→ **What this task involves**: Your reply should be the complete data, reproduced exactly.

→ **Records from a data collection**:

[src/rtl/acq_sequencer.sv]
// Acquisition frame sequencer for the scope front end (sys_clk domain).
//
// Each frame starts with a one-cycle sync strobe, waits a programmable delay,
// then opens a window of len ADC samples with a clock-enable every ADC_DIV
// cycles. The next frame starts max(period, frame length) cycles after the
// sync. Frame configuration is double-buffered: loads go to pending registers
// and are applied only at frame boundaries (and continuously while idle).
//
// Ports:
//   sys_clk, rst           clock, asynchronous active-high reset
//   i_start / i_stop       arm (idle only) / stop after the current frame
//   i_cfg_ld               capture i_period/i_delay/i_len into pending regs
//   o_sync                 one-cycle frame-start pulse
//   o_acq_en, o_adc_ce     acquisition window level, per-sample enable
//   o_sample_idx           sample index within the frame, 0 outside window
//   o_frame_done           one-cycle frame-complete pulse
//   o_frame_cnt            completed frame count (wraps)
//   o_busy, o_overrun      not idle, sticky period-shorter-than-frame flag
module acq_sequencer #(
  parameter int unsigned CNT_W      = 16,
  parameter int unsigned ADC_DIV    = 5,
  parameter int unsigned DEF_PERIOD = 1000,
  parameter int unsigned DEF_DELAY  = 0,
  parameter int unsigned DEF_LEN    = 64
) (
  input  logic             sys_clk,
  input  logic             rst,
  input  logic             i_start,
  input  logic             i_stop,
  input  logic             i_cfg_ld,
  input  logic [CNT_W-1:0] i_period,
  input  logic [CNT_W-1:0] i_delay,
  input  logic [CNT_W-1:0] i_len,
  output logic             o_sync,
  output logic             o_acq_en,
  output logic             o_adc_ce,
  output logic [CNT_W-1:0] o_sample_idx,
  output logic             o_frame_done,
  output logic [CNT_W-1:0] o_frame_cnt,
  output logic             o_busy,
  output logic             o_overrun
);

  // Wide enough for 1 + delay + len*ADC_DIV without truncation.
  localparam int unsigned FW    = CNT_W + $clog2(ADC_DIV + 1) + 1;
  localparam int unsigned DIV_W = (ADC_DIV > 1) ? $clog2(ADC_DIV) : 1;
  localparam logic [DIV_W-1:0] DivMax = DIV_W'(ADC_DIV - 1);

  typedef enum logic [2:0] {StIdle, StSync, StDelay, StAcq, StWait} state_e;

  state_e           state_q, state_d;
  logic [FW-1:0]    pcnt_q, pcnt_d;
  logic [DIV_W-1:0] div_q, div_d;
  logic [CNT_W-1:0] idx_q, idx_d;
  logic [CNT_W-1:0] act_period_q, act_period_d, act_delay_q, act_delay_d;
  logic [CNT_W-1:0] act_len_q, act_len_d;
  logic [CNT_W-1:0] pend_period_q, pend_period_d, pend_delay_q, pend_delay_d;
  logic [CNT_W-1:0] pend_len_q, pend_len_d;
  logic             stop_q, stop_d;
  logic             sync_q, sync_d, acq_q, acq_d, ce_q, ce_d;
  logic             done_q, done_d, busy_q, busy_d, ovr_q, ovr_d;
  logic [CNT_W-1:0] fcnt_q, fcnt_d;

  logic [FW-1:0]    frame_len;
  logic [FW-1:0]    sync_pt;
  logic [FW-1:0]    pcnt_n;

  always_comb begin
    frame_len = FW'(1) + FW'(act_delay_q) + FW'(act_len_q) * FW'(ADC_DIV);
    sync_pt   = (FW'(act_period_q) > frame_len) ? FW'(act_period_q) : frame_len;
    pcnt_n    = pcnt_q + FW'(1);

    state_d       = state_q;
    pcnt_d        = pcnt_q;
    act_period_d  = act_period_q;
    act_delay_d   = act_delay_q;
    act_len_d     = act_len_q;
    pend_period_d = pend_period_q;
    pend_delay_d  = pend_delay_q;
    pend_len_d    = pend_len_q;
    stop_d        = stop_q;
    done_d        = 1'b0;
    fcnt_d        = fcnt_q;
    ovr_d         = ovr_q;

    if (i_cfg_ld) begin
      pend_period_d = i_period;
      pend_delay_d  = i_delay;
      pend_len_d    = i_len;
    end

    if (state_q == StIdle) begin
      act_period_d = pend_period_q;
      act_delay_d  = pend_delay_q;
      act_len_d    = pend_len_q;
      // Simultaneous stop overrides start.
      if (i_start && !i_stop) begin
        state_d = StSync;
        pcnt_d  = '0;
        ovr_d   = 1'b0;
        stop_d  = 1'b0;
      end
    end else begin
      if (i_stop) stop_d = 1'b1;
      if (pcnt_n == frame_len) begin
        done_d = 1'b1;
        fcnt_d = fcnt_q + CNT_W'(1);
      end
      if (pcnt_n >= sync_pt) begin
        if (FW'(act_period_q) < frame_len) ovr_d = 1'b1;
        pcnt_d = '0;
        if (stop_q || i_stop) begin
          state_d = StIdle;
          stop_d  = 1'b0;
        end else begin
          state_d      = StSync;
          act_period_d = pend_period_q;
          act_delay_d  = pend_delay_q;
          act_len_d    = pend_len_q;
        end
      end else begin
        pcnt_d = pcnt_n;
        if (pcnt_n <= FW'(act_delay_q)) begin
          state_d = StDelay;
        end else if (pcnt_n < frame_len) begin
          state_d = StAcq;
        end else begin
          state_d = StWait;
        end
      end
    end

    // Sample enable divider restarts on every window entry so the first
    // enable lands on the first window cycle.
    div_d = '0;
    idx_d = '0;
    ce_d  = 1'b0;
    if (state_d == StAcq) begin
      if (state_q != StAcq) begin
        ce_d = 1'b1;
      end else if (div_q == DivMax) begin
        idx_d = idx_q + CNT_W'(1);
        ce_d  = 1'b1;
      end else begin
        div_d = div_q + DIV_W'(1);
        idx_d = idx_q;
      end
    end

    sync_d = (state_d == StSync);
    acq_d  = (state_d == StAcq);
    busy_d = (state_d != StIdle);
  end

  always_ff @(posedge sys_clk or posedge rst) begin
    if (rst) begin
      state_q       <= StIdle;
      pcnt_q        <= '0;
      div_q         <= '0;
      idx_q         <= '0;
      act_period_q  <= CNT_W'(DEF_PERIOD);
      act_delay_q   <= CNT_W'(DEF_DELAY);
      act_len_q     <= CNT_W'(DEF_LEN);
      pend_period_q <= CNT_W'(DEF_PERIOD);
      pend_delay_q  <= CNT_W'(DEF_DELAY);
      pend_len_q    <= CNT_W'(DEF_LEN);
      stop_q        <= 1'b0;
      sync_q        <= 1'b0;
      acq_q         <= 1'b0;
      ce_q          <= 1'b0;
      done_q        <= 1'b0;
      busy_q        <= 1'b0;
      ovr_q         <= 1'b0;
      fcnt_q        <= '0;
    end else begin
      state_q       <= state_d;
      pcnt_q        <= pcnt_d;
      div_q         <= div_d;
      idx_q         <= idx_d;
      act_period_q  <= act_period_d;
      act_delay_q   <= act_delay_d;
      act_len_q     <= act_len_d;
      pend_period_q <= pend_period_d;
      pend_delay_q  <= pend_delay_d;
      pend_len_q    <= pend_len_d;
      stop_q        <= stop_d;
      sync_q        <= sync_d;
      acq_q         <= acq_d;
      ce_q          <= ce_d;
      done_q        <= done_d;
      busy_q        <= busy_d;
      ovr_q         <= ovr_d;
      fcnt_q        <= fcnt_d;
    end
  end

  assign o_sync       = sync_q;
  assign o_acq_en     = acq_q;
  assign o_adc_ce     = ce_q;
  assign o_sample_idx = idx_q;
  assign o_frame_done = done_q;
  assign o_frame_cnt  = fcnt_q;
  assign o_busy       = busy_q;
  assign o_overrun    = ovr_q;

endmodule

→ **Your response**:
[src/rtl/acq_sequencer.sv]
// Acquisition frame sequencer for the scope front end (sys_clk domain).
//
// Each frame starts with a one-cycle sync strobe, waits a programmable delay,
// then opens a window of len ADC samples with a clock-enable every ADC_DIV
// cycles. The next frame starts max(period, frame length) cycles after the
// sync. Frame configuration is double-buffered: loads go to pending registers
// and are applied only at frame boundaries (and continuously while idle).
//
// Ports:
//   sys_clk, rst           clock, asynchronous active-high reset
//   i_start / i_stop       arm (idle only) / stop after the current frame
//   i_cfg_ld               capture i_period/i_delay/i_len into pending regs
//   o_sync                 one-cycle frame-start pulse
//   o_acq_en, o_adc_ce     acquisition window level, per-sample enable
//   o_sample_idx           sample index within the frame, 0 outside window
//   o_frame_done           one-cycle frame-complete pulse
//   o_frame_cnt            completed frame count (wraps)
//   o_busy, o_overrun      not idle, sticky period-shorter-than-frame flag
module acq_sequencer #(
  parameter int unsigned CNT_W      = 16,
  parameter int unsigned ADC_DIV    = 5,
  parameter int unsigned DEF_PERIOD = 1000,
  parameter int unsigned DEF_DELAY  = 0,
  parameter int unsigned DEF_LEN    = 64
) (
  input  logic             sys_clk,
  input  logic             rst,
  input  logic             i_start,
  input  logic             i_stop,
  input  logic             i_cfg_ld,
  input  logic [CNT_W-1:0] i_period,
  input  logic [CNT_W-1:0] i_delay,
  input  logic [CNT_W-1:0] i_len,
  output logic             o_sync,
  output logic             o_acq_en,
  output logic             o_adc_ce,
  output logic [CNT_W-1:0] o_sample_idx,
  output logic             o_frame_done,
  output logic [CNT_W-1:0] o_frame_cnt,
  output logic             o_busy,
  output logic             o_overrun
);

  // Wide enough for 1 + delay + len*ADC_DIV without truncation.
  localparam int unsigned FW    = CNT_W + $clog2(ADC_DIV + 1) + 1;
  localparam int unsigned DIV_W = (ADC_DIV > 1) ? $clog2(ADC_DIV) : 1;
  localparam logic [DIV_W-1:0] DivMax = DIV_W'(ADC_DIV - 1);

  typedef enum logic [2:0] {StIdle, StSync, StDelay, StAcq, StWait} state_e;

  state_e           state_q, state_d;
  logic [FW-1:0]    pcnt_q, pcnt_d;
  logic [DIV_W-1:0] div_q, div_d;
  logic [CNT_W-1:0] idx_q, idx_d;
  logic [CNT_W-1:0] act_period_q, act_period_d, act_delay_q, act_delay_d;
  logic [CNT_W-1:0] act_len_q, act_len_d;
  logic [CNT_W-1:0] pend_period_q, pend_period_d, pend_delay_q, pend_delay_d;
  logic [CNT_W-1:0] pend_len_q, pend_len_d;
  logic             stop_q, stop_d;
  logic             sync_q, sync_d, acq_q, acq_d, ce_q, ce_d;
  logic             done_q, done_d, busy_q, busy_d, ovr_q, ovr_d;
  logic [CNT_W-1:0] fcnt_q, fcnt_d;

  logic [FW-1:0]    frame_len;
  logic [FW-1:0]    sync_pt;
  logic [FW-1:0]    pcnt_n;

  always_comb begin
    frame_len = FW'(1) + FW'(act_delay_q) + FW'(act_len_q) * FW'(ADC_DIV);
    sync_pt   = (FW'(act_period_q) > frame_len) ? FW'(act_period_q) : frame_len;
    pcnt_n    = pcnt_q + FW'(1);

    state_d       = state_q;
    pcnt_d        = pcnt_q;
    act_period_d  = act_period_q;
    act_delay_d   = act_delay_q;
    act_len_d     = act_len_q;
    pend_period_d = pend_period_q;
    pend_delay_d  = pend_delay_q;
    pend_len_d    = pend_len_q;
    stop_d        = stop_q;
    done_d        = 1'b0;
    fcnt_d        = fcnt_q;
    ovr_d         = ovr_q;

    if (i_cfg_ld) begin
      pend_period_d = i_period;
      pend_delay_d  = i_delay;
      pend_len_d    = i_len;
    end

    if (state_q == StIdle) begin
      act_period_d = pend_period_q;
      act_delay_d  = pend_delay_q;
      act_len_d    = pend_len_q;
      // Simultaneous stop overrides start.
      if (i_start && !i_stop) begin
        state_d = StSync;
        pcnt_d  = '0;
        ovr_d   = 1'b0;
        stop_d  = 1'b0;
      end
    end else begin
      if (i_stop) stop_d = 1'b1;
      if (pcnt_n == frame_len) begin
        done_d = 1'b1;
        fcnt_d = fcnt_q + CNT_W'(1);
      end
      if (pcnt_n >= sync_pt) begin
        if (FW'(act_period_q) < frame_len) ovr_d = 1'b1;
        pcnt_d = '0;
        if (stop_q || i_stop) begin
          state_d = StIdle;
          stop_d  = 1'b0;
        end else begin
          state_d      = StSync;
          act_period_d = pend_period_q;
          act_delay_d  = pend_delay_q;
          act_len_d    = pend_len_q;
        end
      end else begin
        pcnt_d = pcnt_n;
        if (pcnt_n <= FW'(act_delay_q)) begin
          state_d = StDelay;
        end else if (pcnt_n < frame_len) begin
          state_d = StAcq;
        end else begin
          state_d = StWait;
        end
      end
    end

    // Sample enable divider restarts on every window entry so the first
    // enable lands on the first window cycle.
    div_d = '0;
    idx_d = '0;
    ce_d  = 1'b0;
    if (state_d == StAcq) begin
      if (state_q != StAcq) begin
        ce_d = 1'b1;
      end else if (div_q == DivMax) begin
        idx_d = idx_q + CNT_W'(1);
        ce_d  = 1'b1;
      end else begin
        div_d = div_q + DIV_W'(1);
        idx_d = idx_q;
      end
    end

    sync_d = (state_d == StSync);
    acq_d  = (state_d == StAcq);
    busy_d = (state_d != StIdle);
  end

  always_ff @(posedge sys_clk or posedge rst) begin
    if (rst) begin
      state_q       <= StIdle;
      pcnt_q        <= '0;
      div_q         <= '0;
      idx_q         <= '0;
      act_period_q  <= CNT_W'(DEF_PERIOD);
      act_delay_q   <= CNT_W'(DEF_DELAY);
      act_len_q     <= CNT_W'(DEF_LEN);
      pend_period_q <= CNT_W'(DEF_PERIOD);
      pend_delay_q  <= CNT_W'(DEF_DELAY);
      pend_len_q    <= CNT_W'(DEF_LEN);
      stop_q        <= 1'b0;
      sync_q        <= 1'b0;
      acq_q         <= 1'b0;
      ce_q          <= 1'b0;
      done_q        <= 1'b0;
      busy_q        <= 1'b0;
      ovr_q         <= 1'b0;
      fcnt_q        <= '0;
    end else begin
      state_q       <= state_d;
      pcnt_q        <= pcnt_d;
      div_q         <= div_d;
      idx_q         <= idx_d;
      act_period_q  <= act_period_d;
      act_delay_q   <= act_delay_d;
      act_len_q     <= act_len_d;
      pend_period_q <= pend_period_d;
      pend_delay_q  <= pend_delay_d;
      pend_len_q    <= pend_len_d;
      stop_q        <= stop_d;
      sync_q        <= sync_d;
      acq_q         <= acq_d;
      ce_q          <= ce_d;
      done_q        <= done_d;
      busy_q        <= busy_d;
      ovr_q         <= ovr_d;
      fcnt_q        <= fcnt_d;
    end
  end

  assign o_sync       = sync_q;
  assign o_acq_en     = acq_q;
  assign o_adc_ce     = ce_q;
  assign o_sample_idx = idx_q;
  assign o_frame_done = done_q;
  assign o_frame_cnt  = fcnt_q;
  assign o_busy       = busy_q;
  assign o_overrun    = ovr_q;

endmodule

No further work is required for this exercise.